Alfonso Cortez
Desde mi barbecho
Comunicador Social
El pasado viernes no escribí nada debido a una sequía temporal de ideas o temas, le envié un mensaje a mi editora confesándole que estuve un par de horas frente a la pantalla en blanco y no me salía nada que valga la pena publicar. En el breve correo, pidiendo licencia, le señalaba que esperaba que esta aridez sea temporal y llegue pronto una primavera de letras. A un par de personas, que notaron mi ausencia, les dije —medio en serio, medio en broma—, que “tenía mucho humo en la cabeza”. Esto último es quizás la verdadera razón de que cualquier tema que se me ocurría se marchitaba al instante en medio de la asfixiante humareda que nos está intoxicando.
Este septiembre cumplo seis años de escribir ininterrumpidamente esta columna de opinión, en su segunda época.
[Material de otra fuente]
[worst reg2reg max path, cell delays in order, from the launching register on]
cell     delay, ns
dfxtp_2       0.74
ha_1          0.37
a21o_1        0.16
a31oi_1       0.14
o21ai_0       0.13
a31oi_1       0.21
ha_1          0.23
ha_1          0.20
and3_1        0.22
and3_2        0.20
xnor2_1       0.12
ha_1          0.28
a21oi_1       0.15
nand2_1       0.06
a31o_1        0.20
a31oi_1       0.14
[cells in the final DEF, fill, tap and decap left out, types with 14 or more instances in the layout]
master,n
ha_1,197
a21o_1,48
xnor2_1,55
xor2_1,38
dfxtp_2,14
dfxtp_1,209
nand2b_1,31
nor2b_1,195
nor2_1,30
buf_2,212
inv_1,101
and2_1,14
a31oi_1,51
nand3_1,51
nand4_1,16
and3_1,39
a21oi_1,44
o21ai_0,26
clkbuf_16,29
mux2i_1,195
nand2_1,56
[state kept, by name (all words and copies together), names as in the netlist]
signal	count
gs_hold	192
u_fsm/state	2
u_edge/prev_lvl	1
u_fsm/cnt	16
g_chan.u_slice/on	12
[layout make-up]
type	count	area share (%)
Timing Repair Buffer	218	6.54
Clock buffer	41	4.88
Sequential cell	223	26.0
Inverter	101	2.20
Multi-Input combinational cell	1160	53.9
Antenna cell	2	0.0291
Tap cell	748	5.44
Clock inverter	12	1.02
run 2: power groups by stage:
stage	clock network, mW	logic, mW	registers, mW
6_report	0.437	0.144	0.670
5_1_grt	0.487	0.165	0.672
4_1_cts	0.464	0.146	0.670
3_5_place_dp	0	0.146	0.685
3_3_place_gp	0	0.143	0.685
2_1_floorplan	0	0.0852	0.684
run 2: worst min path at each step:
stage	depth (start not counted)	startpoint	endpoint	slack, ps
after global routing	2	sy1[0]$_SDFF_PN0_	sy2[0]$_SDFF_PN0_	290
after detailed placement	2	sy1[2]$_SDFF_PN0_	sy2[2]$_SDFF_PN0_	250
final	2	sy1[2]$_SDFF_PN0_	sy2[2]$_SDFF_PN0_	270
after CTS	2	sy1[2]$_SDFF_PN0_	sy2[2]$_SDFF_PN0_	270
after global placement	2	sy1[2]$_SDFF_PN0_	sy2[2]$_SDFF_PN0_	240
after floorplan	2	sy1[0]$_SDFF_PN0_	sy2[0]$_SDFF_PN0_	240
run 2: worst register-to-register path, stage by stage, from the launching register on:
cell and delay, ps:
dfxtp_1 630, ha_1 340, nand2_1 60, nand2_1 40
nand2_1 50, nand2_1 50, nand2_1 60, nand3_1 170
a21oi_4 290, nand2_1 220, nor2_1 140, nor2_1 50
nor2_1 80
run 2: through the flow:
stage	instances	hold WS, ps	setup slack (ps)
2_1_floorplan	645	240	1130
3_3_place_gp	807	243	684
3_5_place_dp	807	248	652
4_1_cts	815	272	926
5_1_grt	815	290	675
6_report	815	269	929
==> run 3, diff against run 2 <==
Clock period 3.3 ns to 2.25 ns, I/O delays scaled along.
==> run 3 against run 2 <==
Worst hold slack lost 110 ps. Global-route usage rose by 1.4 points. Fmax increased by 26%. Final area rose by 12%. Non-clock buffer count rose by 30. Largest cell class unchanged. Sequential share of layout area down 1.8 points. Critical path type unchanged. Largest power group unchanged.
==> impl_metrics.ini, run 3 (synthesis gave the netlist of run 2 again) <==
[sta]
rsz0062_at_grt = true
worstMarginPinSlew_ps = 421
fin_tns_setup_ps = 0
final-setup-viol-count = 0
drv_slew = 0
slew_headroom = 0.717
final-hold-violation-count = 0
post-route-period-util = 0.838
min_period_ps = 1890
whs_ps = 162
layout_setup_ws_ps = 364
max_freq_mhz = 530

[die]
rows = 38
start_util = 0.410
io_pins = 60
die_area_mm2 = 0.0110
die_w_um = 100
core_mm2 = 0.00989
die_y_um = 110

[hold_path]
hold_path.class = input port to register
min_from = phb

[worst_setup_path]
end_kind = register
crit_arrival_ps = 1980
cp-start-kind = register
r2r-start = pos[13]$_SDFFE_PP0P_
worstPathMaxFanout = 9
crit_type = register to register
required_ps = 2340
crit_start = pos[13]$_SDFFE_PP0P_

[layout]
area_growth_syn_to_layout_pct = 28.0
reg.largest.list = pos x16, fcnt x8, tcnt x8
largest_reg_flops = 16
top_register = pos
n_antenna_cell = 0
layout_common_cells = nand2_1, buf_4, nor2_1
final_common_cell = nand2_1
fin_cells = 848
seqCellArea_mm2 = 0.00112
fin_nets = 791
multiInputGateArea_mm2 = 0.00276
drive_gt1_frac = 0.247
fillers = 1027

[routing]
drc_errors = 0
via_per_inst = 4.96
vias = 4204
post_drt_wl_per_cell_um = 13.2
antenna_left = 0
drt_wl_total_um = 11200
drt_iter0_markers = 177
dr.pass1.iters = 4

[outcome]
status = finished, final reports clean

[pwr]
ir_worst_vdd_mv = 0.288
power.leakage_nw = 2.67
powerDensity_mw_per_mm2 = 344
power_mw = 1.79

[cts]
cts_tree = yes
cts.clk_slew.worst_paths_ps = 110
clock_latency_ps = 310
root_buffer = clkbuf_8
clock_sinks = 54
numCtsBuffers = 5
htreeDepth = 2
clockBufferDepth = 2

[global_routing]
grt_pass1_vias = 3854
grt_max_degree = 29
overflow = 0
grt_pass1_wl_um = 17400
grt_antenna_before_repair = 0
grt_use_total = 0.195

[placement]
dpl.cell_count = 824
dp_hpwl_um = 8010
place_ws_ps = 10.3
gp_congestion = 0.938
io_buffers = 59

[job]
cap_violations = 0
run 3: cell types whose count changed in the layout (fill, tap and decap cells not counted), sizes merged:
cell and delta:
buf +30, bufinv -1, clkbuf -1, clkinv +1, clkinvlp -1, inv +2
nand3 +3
El 23 de septiembre de 2016, con el título Cielo de septiembre, señalaba que “contrariamente a lo que reza el himno departamental, bajo uno de los cielos más impuros de América, los habitantes de Santa Cruz debemos repensar el futuro de esta locomotora que nos está intoxicando con su humareda”. La región, no solo Santa Cruz, se cocina a fuego lento en su propio modelo de desarrollo. Las miles de hectáreas —legales e ilegales—, que arden todos los años están ocasionando una deforestación sin precedentes. Esta es la historia de un descarrilamiento anunciado.
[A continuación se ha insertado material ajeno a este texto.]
File: config.mk
export PLATFORM = sky130hd
export DESIGN_NAME = paged_xlat
export DESIGN_NICKNAME = d
export VERILOG_FILES = /design/src/rtl/xlat_pkg.sv /design/src/rtl/xlat_pick_lowest.sv /design/src/rtl/xlat_lru.sv /design/src/rtl/xlat_ptable.sv /design/src/rtl/paged_xlat.sv
export SDC_FILE = /design/constraint.sdc
export NUM_CORES = 1
export LEC_CHECK = 0
export BUFFER_PORTS_ARGS = -buffer_cell sky130_fd_sc_hd__buf_2
export CORE_ASPECT_RATIO = 1.5
export CORE_MARGIN = 2
export CORE_UTILIZATION = 30
export CTS_CLUSTER_DIAMETER = 200
export CTS_CLUSTER_SIZE = 25
export DETAILED_ROUTE_END_ITERATION = 10
export PLACE_DENSITY = 0.52
export SLEW_MARGIN = 20
export SYNTH_ARGS = -nofsm -noshare
export SYNTH_HDL_FRONTEND = slang
export SYNTH_SLANG_ARGS = --single-unit
export TNS_END_PERCENT = 1
File: constraint.sdc
create_clock -name clk -period 27.8 [get_ports clk]
set_clock_uncertainty 0.05 [all_clocks]
set_input_delay 1.39 -clock clk [delete_from_list [all_inputs] [get_ports clk]]
set_output_delay 1.39 -clock clk [all_outputs]
set_load 0.01 [all_outputs]
File: src/rtl/xlat_pkg.sv
// Shared types of the paged translator.
// Assumes: nothing beyond IEEE 1800-2017.
package xlat_pkg;
    typedef enum logic [1:0] {
        FK_FREE  = 2'd0,
        FK_OS    = 2'd1,
        FK_TABLE = 2'd2,
        FK_DATA  = 2'd3
    } frame_kind_t;

    typedef enum logic [1:0] {
        ST_IDLE = 2'd0,
        ST_EXEC = 2'd1,
        ST_FILL = 2'd2
    } xlat_state_t;
endpackage

File: src/rtl/xlat_pick_lowest.sv
// Priority encoder: returns the lowest set bit of a mask.
// Assumes: W is wide enough to index N entries.
module xlat_pick_lowest #(
    parameter int N = 8,
    parameter int W = $clog2(N)
) (
    input  logic [N-1:0] mask,
    output logic         found,
    output logic [W-1:0] idx
);
    // Scan from the top so the lowest set bit wins.
    always_comb begin
        found = |mask;
        idx   = '0;
        for (int i = N - 1; i >= 0; i--) begin
            if (mask[i]) idx = W'(i);
        end
    end
endmodule

File: src/rtl/xlat_lru.sv
// Per-frame age counters that keep a total recency order.
// A touch zeroes the frame's age and ages every younger frame by one.
// The victim is the oldest frame among the candidates.
// Assumes: N equals 2**W, so ages 0..N-1 form a permutation.
module xlat_lru #(
    parameter int N = 8,
    parameter int W = $clog2(N)
) (
    input  logic         clk,
    input  logic         rst_n,
    input  logic         touch,
    input  logic [W-1:0] touch_idx,
    input  logic [N-1:0] cand,
    output logic         vic_found,
    output logic [W-1:0] vic_idx
);
    logic [W-1:0] age [N];
    logic [W-1:0] best;

    // Update the ages on a touch; reset gives each frame a distinct age.
    always_ff @(posedge clk) begin
        if (!rst_n) begin
            for (int i = 0; i < N; i++) age[i] <= W'(i);
        end else if (touch) begin
            for (int i = 0; i < N; i++) begin
                if (W'(i) == touch_idx)          age[i] <= '0;
                else if (age[i] < age[touch_idx]) age[i] <= age[i] + 1'b1;
            end
        end
    end

    // Pick the candidate with the largest age.
    always_comb begin
        vic_found = 1'b0;
        vic_idx   = '0;
        best      = '0;
        for (int i = 0; i < N; i++) begin
            if (cand[i] && (!vic_found || age[i] > best)) begin
                vic_found = 1'b1;
                vic_idx   = W'(i);
                best      = age[i];
            end
        end
    end

    assert_touch_mru_R8: assert property (@(posedge clk) disable iff (!rst_n)
        touch |=> age[$past(touch_idx)] == '0);
endmodule

File: src/rtl/xlat_ptable.sv
// Page-table storage for all processes: a valid bit and a frame number per entry.
// The read port is combinational. The write and invalidate ports act at the clock edge.
// Assumes: write and invalidate never target the same entry in one cycle.
module xlat_ptable #(
    parameter int NPROC = 4,
    parameter int NPAGE = 8,
    parameter int FW    = 3,
    parameter int PW    = 2,
    parameter int VW    = 3
) (
    input  logic          clk,
    input  logic          rst_n,
    input  logic [PW-1:0] rd_pid,
    input  logic [VW-1:0] rd_vpn,
    output logic          rd_hit,
    output logic [FW-1:0] rd_ppn,
    input  logic          wr_en,
    input  logic [PW-1:0] wr_pid,
    input  logic [VW-1:0] wr_vpn,
    input  logic [FW-1:0] wr_ppn,
    input  logic          inv_en,
    input  logic [PW-1:0] inv_pid,
    input  logic [VW-1:0] inv_vpn
);
    logic [NPAGE-1:0] vld [NPROC];
    logic [FW-1:0]    ppn [NPROC][NPAGE];

    // Valid bits: cleared by reset, set by writes, cleared by evictions.
    always_ff @(posedge clk) begin
        if (!rst_n) begin
            for (int p = 0; p < NPROC; p++) vld[p] <= '0;
        end else begin
            if (inv_en) vld[inv_pid][inv_vpn] <= 1'b0;
            if (wr_en)  vld[wr_pid][wr_vpn]   <= 1'b1;
        end
    end

    // Frame numbers: written with the valid bit, no reset needed.
    always_ff @(posedge clk) begin
        if (wr_en) ppn[wr_pid][wr_vpn] <= wr_ppn;
    end

    // Combinational lookup.
    assign rd_hit = vld[rd_pid][rd_vpn];
    assign rd_ppn = ppn[rd_pid][rd_vpn];

    assert_inv_live_R6: assert property (@(posedge clk) disable iff (!rst_n)
        inv_en |-> vld[inv_pid][inv_vpn]);
    assert_wr_fresh_R4: assert property (@(posedge clk) disable iff (!rst_n)
        wr_en |-> !vld[wr_pid][wr_vpn]);
endmodule

File: src/rtl/paged_xlat.sv
// Multi-process paged address translator with frame allocation.
// Handles one request at a time: accept, execute, then an optional wait for
// the frame fill. Page tables and data pages share the frame pool. Frame 0 is
// reserved. Free frames are taken lowest first, otherwise the least recently
// used data frame of any process is evicted.
// Assumes: NPROC <= NFRAME - 2, so a data frame always exists when none is free.
module paged_xlat #(
    parameter int PID_W = 2,
    parameter int VPN_W = 3,
    parameter int OFF_W = 7
) (
    input  logic                   clk,
    input  logic                   rst_n,
    input  logic                   req_valid,
    output logic                   req_ready,
    input  logic                   req_new,
    input  logic [PID_W-1:0]       req_pid,
    input  logic [VPN_W+OFF_W-1:0] req_va,
    output logic                   rsp_valid,
    output logic [VPN_W+OFF_W-1:0] rsp_pa,
    output logic                   rsp_fault,
    output logic                   rsp_err,
    output logic                   rsp_evict,
    output logic [PID_W-1:0]       rsp_evict_pid,
    output logic [VPN_W-1:0]       rsp_evict_vpn,
    output logic                   fill_valid,
    output logic [VPN_W-1:0]       fill_frame,
    input  logic                   fill_done
);
    import xlat_pkg::*;

    localparam int VA_W   = VPN_W + OFF_W;
    localparam int NPROC  = 1 << PID_W;
    localparam int NFRAME = 1 << VPN_W;
    localparam int FW     = VPN_W;

    xlat_state_t          st;
    logic                 new_q;
    logic [PID_W-1:0]     pid_q;
    logic [VA_W-1:0]      va_q;
    frame_kind_t          fk    [NFRAME];
    logic [PID_W-1:0]     f_pid [NFRAME];
    logic [VPN_W-1:0]     f_vpn [NFRAME];
    logic [NPROC-1:0]     tbl_ok;
    logic [FW-1:0]        tbl_frm [NPROC];

    logic [NFRAME-1:0]    free_mask, data_mask;
    logic                 free_found, vic_found;
    logic [FW-1:0]        free_idx, vic_idx, alloc_frm;
    logic [VPN_W-1:0]     vpn_q;
    logic [OFF_W-1:0]     off_q, off_sel;
    logic                 pt_hit;
    logic [FW-1:0]        pt_ppn;
    logic                 has_tbl, need_alloc, miss, do_evict, in_exec;
    logic                 touch;
    logic [FW-1:0]        touch_frm, pa_frame;

    // Per-frame classification masks.
    for (genvar f = 0; f < NFRAME; f++) begin : g_mask
        assign free_mask[f] = (fk[f] == FK_FREE);
        assign data_mask[f] = (fk[f] == FK_DATA);
    end

    xlat_pick_lowest #(.N(NFRAME), .W(FW)) u_pick (
        .mask  (free_mask),
        .found (free_found),
        .idx   (free_idx)
    );

    xlat_lru #(.N(NFRAME), .W(FW)) u_lru (
        .clk       (clk),
        .rst_n     (rst_n),
        .touch     (touch),
        .touch_idx (touch_frm),
        .cand      (data_mask),
        .vic_found (vic_found),
        .vic_idx   (vic_idx)
    );

    xlat_ptable #(.NPROC(NPROC), .NPAGE(NFRAME), .FW(FW), .PW(PID_W), .VW(VPN_W)) u_pt (
        .clk     (clk),
        .rst_n   (rst_n),
        .rd_pid  (pid_q),
        .rd_vpn  (vpn_q),
        .rd_hit  (pt_hit),
        .rd_ppn  (pt_ppn),
        .wr_en   (in_exec && miss),
        .wr_pid  (pid_q),
        .wr_vpn  (vpn_q),
        .wr_ppn  (alloc_frm),
        .inv_en  (in_exec && do_evict),
        .inv_pid (f_pid[alloc_frm]),
        .inv_vpn (f_vpn[alloc_frm])
    );

    // Decode the latched request into allocation and response decisions.
    always_comb begin
        vpn_q      = va_q[VA_W-1:OFF_W];
        off_q      = va_q[OFF_W-1:0];
        in_exec    = (st == ST_EXEC);
        has_tbl    = tbl_ok[pid_q];
        miss       = !new_q && has_tbl && !pt_hit;
        need_alloc = (new_q && !has_tbl) || miss;
        alloc_frm  = free_found ? free_idx : vic_idx;
        do_evict   = need_alloc && !free_found;
        touch      = in_exec && !new_q && has_tbl;
        touch_frm  = pt_hit ? pt_ppn : alloc_frm;
        if (new_q) pa_frame = has_tbl ? tbl_frm[pid_q] : alloc_frm;
        else       pa_frame = touch_frm;
        off_sel    = new_q ? '0 : off_q;
    end

    assign req_ready = (st == ST_IDLE);

    // Request sequencing, frame bookkeeping and registered response.
    always_ff @(posedge clk) begin
        if (!rst_n) begin
            st            <= ST_IDLE;
            new_q         <= 1'b0;
            pid_q         <= '0;
            va_q          <= '0;
            tbl_ok        <= '0;
            rsp_valid     <= 1'b0;
            rsp_pa        <= '0;
            rsp_fault     <= 1'b0;
            rsp_err       <= 1'b0;
            rsp_evict     <= 1'b0;
            rsp_evict_pid <= '0;
            rsp_evict_vpn <= '0;
            fill_valid    <= 1'b0;
            fill_frame    <= '0;
            for (int f = 0; f < NFRAME; f++) begin
                fk[f]    <= (f == 0) ? FK_OS : FK_FREE;
                f_pid[f] <= '0;
                f_vpn[f] <= '0;
            end
            for (int p = 0; p < NPROC; p++) tbl_frm[p] <= '0;
        end else begin
            rsp_valid <= 1'b0;
            case (st)
                ST_IDLE: begin
                    if (req_valid) begin
                        new_q <= req_new;
                        pid_q <= req_pid;
                        va_q  <= req_va;
                        st    <= ST_EXEC;
                    end
                end
                ST_EXEC: begin
                    rsp_err       <= !new_q && !has_tbl;
                    rsp_fault     <= miss;
                    rsp_evict     <= do_evict;
                    rsp_evict_pid <= do_evict ? f_pid[alloc_frm] : '0;
                    rsp_evict_vpn <= do_evict ? f_vpn[alloc_frm] : '0;
                    rsp_pa        <= (!new_q && !has_tbl) ? '0 : {pa_frame, off_sel};
                    if (need_alloc) begin
                        fk[alloc_frm]    <= new_q ? FK_TABLE : FK_DATA;
                        f_pid[alloc_frm] <= pid_q;
                        f_vpn[alloc_frm] <= vpn_q;
                    end
                    if (new_q && !has_tbl) begin
                        tbl_ok[pid_q]  <= 1'b1;
                        tbl_frm[pid_q] <= alloc_frm;
                    end
                    if (miss) begin
                        fill_valid <= 1'b1;
                        fill_frame <= alloc_frm;
                        st         <= ST_FILL;
                    end else begin
                        rsp_valid <= 1'b1;
                        st        <= ST_IDLE;
                    end
                end
                ST_FILL: begin
                    if (fill_done) begin
                        fill_valid <= 1'b0;
                        rsp_valid  <= 1'b1;
                        st         <= ST_IDLE;
                    end
                end
                default: st <= ST_IDLE;
            endcase
        end
    end

    assert_busy_not_ready_R9: assert property (@(posedge clk) disable iff (!rst_n)
        fill_valid |-> !req_ready);
    assert_rsp_pulse_R2: assert property (@(posedge clk) disable iff (!rst_n)
        rsp_valid |=> !rsp_valid);
    assert_no_frame0_R5: assert property (@(posedge clk) disable iff (!rst_n)
        (rsp_valid && !rsp_err) |-> rsp_pa[VA_W-1:OFF_W] != '0);
    assert_fill_hold_R4: assert property (@(posedge clk) disable iff (!rst_n)
        (fill_valid && !fill_done) |=> (fill_valid && $stable(fill_frame)));
    assert_evict_only_full_R6: assert property (@(posedge clk) disable iff (!rst_n)
        (rsp_valid && rsp_evict) |-> free_mask == '0);
    assert_victim_data_R6: assert property (@(posedge clk) disable iff (!rst_n)
        (in_exec && do_evict) |-> (vic_found && fk[vic_idx] == FK_DATA));
    assert_err_no_alloc_R7: assert property (@(posedge clk) disable iff (!rst_n)
        (rsp_valid && rsp_err) |-> (!rsp_fault && !rsp_evict));
endmodule

==> results.sh <==
export IMPL_die_area_mm2=0.0462
export IMPL_p_leak_nw=5.07
export IMPL_setup_viol_count_final=0
export IMPL_max_freq_mhz=72.2
export IMPL_synth_edf_count=180
export IMPL_track_usage_pct=16.1
export IMPL_grt_antenna_before_repair=0
export IMPL_n_antenna_cell=0
export IMPL_cpMostUsedCell="ha_1"
export IMPL_rr_worst_depth=51
export IMPL_nets=1221
export IMPL_htreeDepth=1
export IMPL_ctsHoldBuffers=0
export IMPL_clock_latency_ps=510
export IMPL_rrSetupSlack_ps=13950
export IMPL_total_power_mw=0.731
export IMPL_synth_distinct_cells=89
export IMPL_chipHeight_um=262
export IMPL_p_int_mw=0.550
export IMPL_routed_wirelength_um=37100
export IMPL_synth_area_per_cell_um2=11.7
export IMPL_ys_ff_latch=264
export IMPL_drtIter0Drc=771
export IMPL_worstPathArrival_ps=13950
export IMPL_final_cell_mix="edfxtp_1, nor2_1, nand2_1"
export IMPL_dieWidth_um=176
export IMPL_swShare_pct=24.7
export IMPL_postRouteAntennaNets=0
export IMPL_r2r_start="fk[0][0]"
export IMPL_cp_data_required_time_ps=27910
export IMPL_final_common_cell="edfxtp_1"
export IMPL_grt_max_degree=78
export IMPL_dr_wl_met3_um=1250
export IMPL_overflow=0
export IMPL_drv_cap=0
export IMPL_start_util_pct=30.4
export IMPL_cp_end_kind="register"
export IMPL_met1_length_um=14400
export IMPL_worstPathMaxFanout=11
export IMPL_first_global_vias=9205
export IMPL_place_congestion=0.840
export IMPL_clk_pin_slew_ps=110
export IMPL_crit_path_end="u_lru.age[5][1]"
export IMPL_path_class="reg2reg"
export IMPL_top_layer="met4"
export IMPL_worst_hold_path_type="reg2reg"
export IMPL_yosysWarningCount=0
export IMPL_cts_setup_buffers=0
export IMPL_drc_errors=0
export IMPL_viasPerCell=5.37
export IMPL_finalSetupTns_ps=0
export IMPL_io_buffer_count=40
export IMPL_period_share_pct=49.8
export IMPL_p_per_area_mw_per_mm2=50.5
export IMPL_numCtsBuffers=14
export IMPL_num_io_pins=41
export IMPL_rsz0062_at_grt="no"
export IMPL_clkPwrFrac_pct=31.8
export IMPL_syn_inst=1143
export IMPL_cts_resized=0
export IMPL_start_kind="register"
export IMPL_rr_endpoint="u_lru.age[5][1]"
export IMPL_crit_path_start="fk[0][0]"
export IMPL_pwr_share_seq_pct=58.9
export IMPL_clock_tree_root_cell="clkbuf_16"
export IMPL_drive_gt1_share_pct=13.3
export IMPL_maxSlewViolCount=0
export IMPL_synthesis_area_mm2=0.0133
export IMPL_met2_length_um=19400
export IMPL_cts_tree="done"
export IMPL_power_frac_comb_pct=9.3
export IMPL_vias=9337
export IMPL_fillers=4359
export IMPL_worst_slew_pin_slew_ps=1110
export IMPL_ys_seq_area_share_pct=53.2
export IMPL_hpwl_um=26200
export IMPL_grt_pass1_wl_um=56400
export IMPL_status="finished clean"
export IMPL_rows=94
export IMPL_cts_path_max_buffers=3
export IMPL_worst_path_max_delay_cell="a22oi_1"
export IMPL_max_vdd_ir_drop_uv=28.1
export IMPL_synth_main_ff_cell="edfxtp_1"
export IMPL_cpPeakStageDelay_ps=780
export IMPL_wire_per_inst_um=21.3
export IMPL_coreArea_mm2=0.0439
export IMPL_hold_violations=0
export IMPL_firstDrtPassIters=5
export IMPL_clock_sinks=264
export IMPL_fin_crit_ps=13850
export IMPL_area_growth_syn_to_layout_pct=8.60
export IMPL_power_switching_mw=0.181
export IMPL_slew_headroom_pct=26.1
export IMPL_async_reset_ff_share_pct=0
export IMPL_syn_nets=1208
## worst max-delay path, delay by kind of cell (launching register included)
kind	cells	cell delay, ps
AO/OA/AOI/OAI	23	6430
multiplexers	6	2550
adder cells (fa/ha/maj)	8	2340
AND/OR/NAND/NOR	9	1210
flip-flops	1	550
buffers and inverters	5	340
## per-layer routing
metal,track usage (%),up-vias
met1,18.2,4680
met3,1.79,100
li1,-,4327
met2,29.3,230
met4,9.00,0
met5,0,-
## worst min-delay path by stage
stage / depth (start not counted) / slack [ps] / to / startpoint
after floorplan: 2 / 370 / tbl_ok[2] / tbl_ok[2]
after global placement: 2 / 390 / tbl_ok[3] / tbl_ok[3]
after detailed placement: 2 / 390 / tbl_ok[2] / tbl_ok[2]
after CTS: 2 / 410 / tbl_ok[3] / tbl_ok[3]
after global routing: 2 / 440 / va_q[1] / va_q[1]
final: 2 / 410 / tbl_ok[3] / tbl_ok[3]
## flip-flops by register name, indices dropped and copies added, names as in the netlist, named ones only
register,count
f_pid,16
f_vpn,24
fill_frame,3
fill_valid,1
fk,16
new_q,1
pid_q,2
rsp_err,1
rsp_evict,1
rsp_evict_pid,2
rsp_evict_vpn,3
rsp_fault,1
rsp_pa,10
rsp_valid,1
st,2
tbl_frm,12
tbl_ok,4
u_lru.age,24
u_pt.ppn,96
u_pt.vld,32
va_q,10
## cells in the mapped netlist (all sizes together) (13+ instances only)
cell,count,share of area (%)
nor2,119,3.4
mux4,37,6.4
nand2,109,3.1
edfxtp,180,41
mux2i,52,4.0
a21oi,35,1.6
and2,46,2.2
a31oi,28,1.3
clkbuf,27,0.76
buf,32,1.6
dfxtp,84,13
mux2,13,1.1
inv,34,0.98
o21ai,69,2.6
a21o,17,0.97
nor3,19,0.71
ha,48,4.5
nand3,19,0.71
## power groups by stage
stage | sequential, mW | clock [mW] | combinational (mW)
final | 0.431 | 0.232 | 0.0679
after global routing | 0.432 | 0.253 | 0.0742
after CTS | 0.431 | 0.240 | 0.0681
after detailed placement | 0.440 | 0 | 0.0679
after global placement | 0.440 | 0 | 0.0670
after floorplan | 0.436 | 0 | 0.0482
## cell type report
class / instances / area, um^2 / area share (%)
clock buffer: 23 / 405 / 2.80
clock inverter: 1 / 16.3 / 0.112
inverter: 35 / 134 / 0.925
multi-input combinational: 785 / 5790 / 40.0
sequential: 264 / 7090 / 49.0
tap: 576 / 721 / 4.98
timing repair buffer: 56 / 320 / 2.21
## kinds of logic (layout without fill, tap and decap cells)
kind of cell               after synthesis  in the layout  share of synthesized area, %
AOI/OAI and AO/OA                      250            250                          13.1
xor gates and xnor gates                 8              8                         0.526
adders and majority gates               48             48                          4.51
buffers and inverters                   94            115                          3.40
DFF                                    264            264                          53.2
muxes                                  102            102                          11.5
and+or+nand+nor                        377            377                          13.8
## metrics by stage
step                      instances  hold WS (ps)  utilization (%)  setup slack, ps  cell area (um^2)
after floorplan                1143           372                -            16300             13300
after global placement         1716           389             32.0            14790             14100
after detailed placement       1716           390             32.0            14100             14100
after CTS                      1740           408             33.0            14010             14500
after global routing           1740           437             33.0            12870             14500
final                          1740           406             33.0            13950             14500
Power figures use the tool's default switching activity.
En 2017, con el título Chamuscar el porvenir, alertaba que “es insostenible seguir ampliando la frontera agrícola aliados con el fuego. Las brasas no pueden seguir siendo la tecnología de nuestro proceso productivo. Es urgente explorar nuevas formas de producción agrícolas más ecológicas. Se dice, con orgullo, que la cosecha del agro cruceño contribuye a garantizar la seguridad alimentaria del país. Sin embargo, es inconcebible sacrificar la salud pública debido a modos de producción insostenibles e ineficientes prácticas agropecuarias”.
En 2018, escribía que por algunos meses nos estamos acostumbrando a inhalar aire contaminado. Otros tantos, a soportar vientos huracanados de hasta 80 kilómetros por hora. Y desde hace algunas décadas, a padecer elevadas temperaturas que las atribuimos al calentamiento global. Vivimos, como los habitantes primigenios, esperanzados con la lluvia. Ojalá que, además de agua, tengamos una lluvia de ideas que nos ayuden a evitar la desquiciada erosión de nuestros suelos.
En 2019, en Reflexionar desde las cenizas, razonaba que “está muy bien aspirar a ser un país agroexportador. Sin embargo, así como la naturaleza, sabiamente, busca armonía dentro de sus sistemas, el ser humano también tiene que encontrar un equilibrio entre la explotación y la conservación. Es imprescindible mejorar los sistemas de producción existentes, obsoletos y sin las adecuadas tecnologías; aumentar los indicadores de eficiencia y rendimiento, que relacionan la cantidad de recursos utilizados con la cantidad de producción obtenida por hectárea; capacitar tecnológicamente a quienes, con muy poca experiencia, incursionan en la gestión agrícola; reforestar terrenos y respetar la vocación natural de los suelos”.
Los chaqueos, la quema de pastizales y los incendios forestales producen estos cielos mustios y este aire irrespirable que nos agobia. Los bosques y la selva nos hace diferentes del resto de regiones del país que tienen suelos desérticos y erosionados. A nombre de la autosuficiencia alimentaria y el crecimiento económico estamos dejando en cenizas frágiles ecosistemas y calcinando nuestro futuro. Estamos frente a una tragedia ecológica, la estamos respirando, pero no la queremos ver.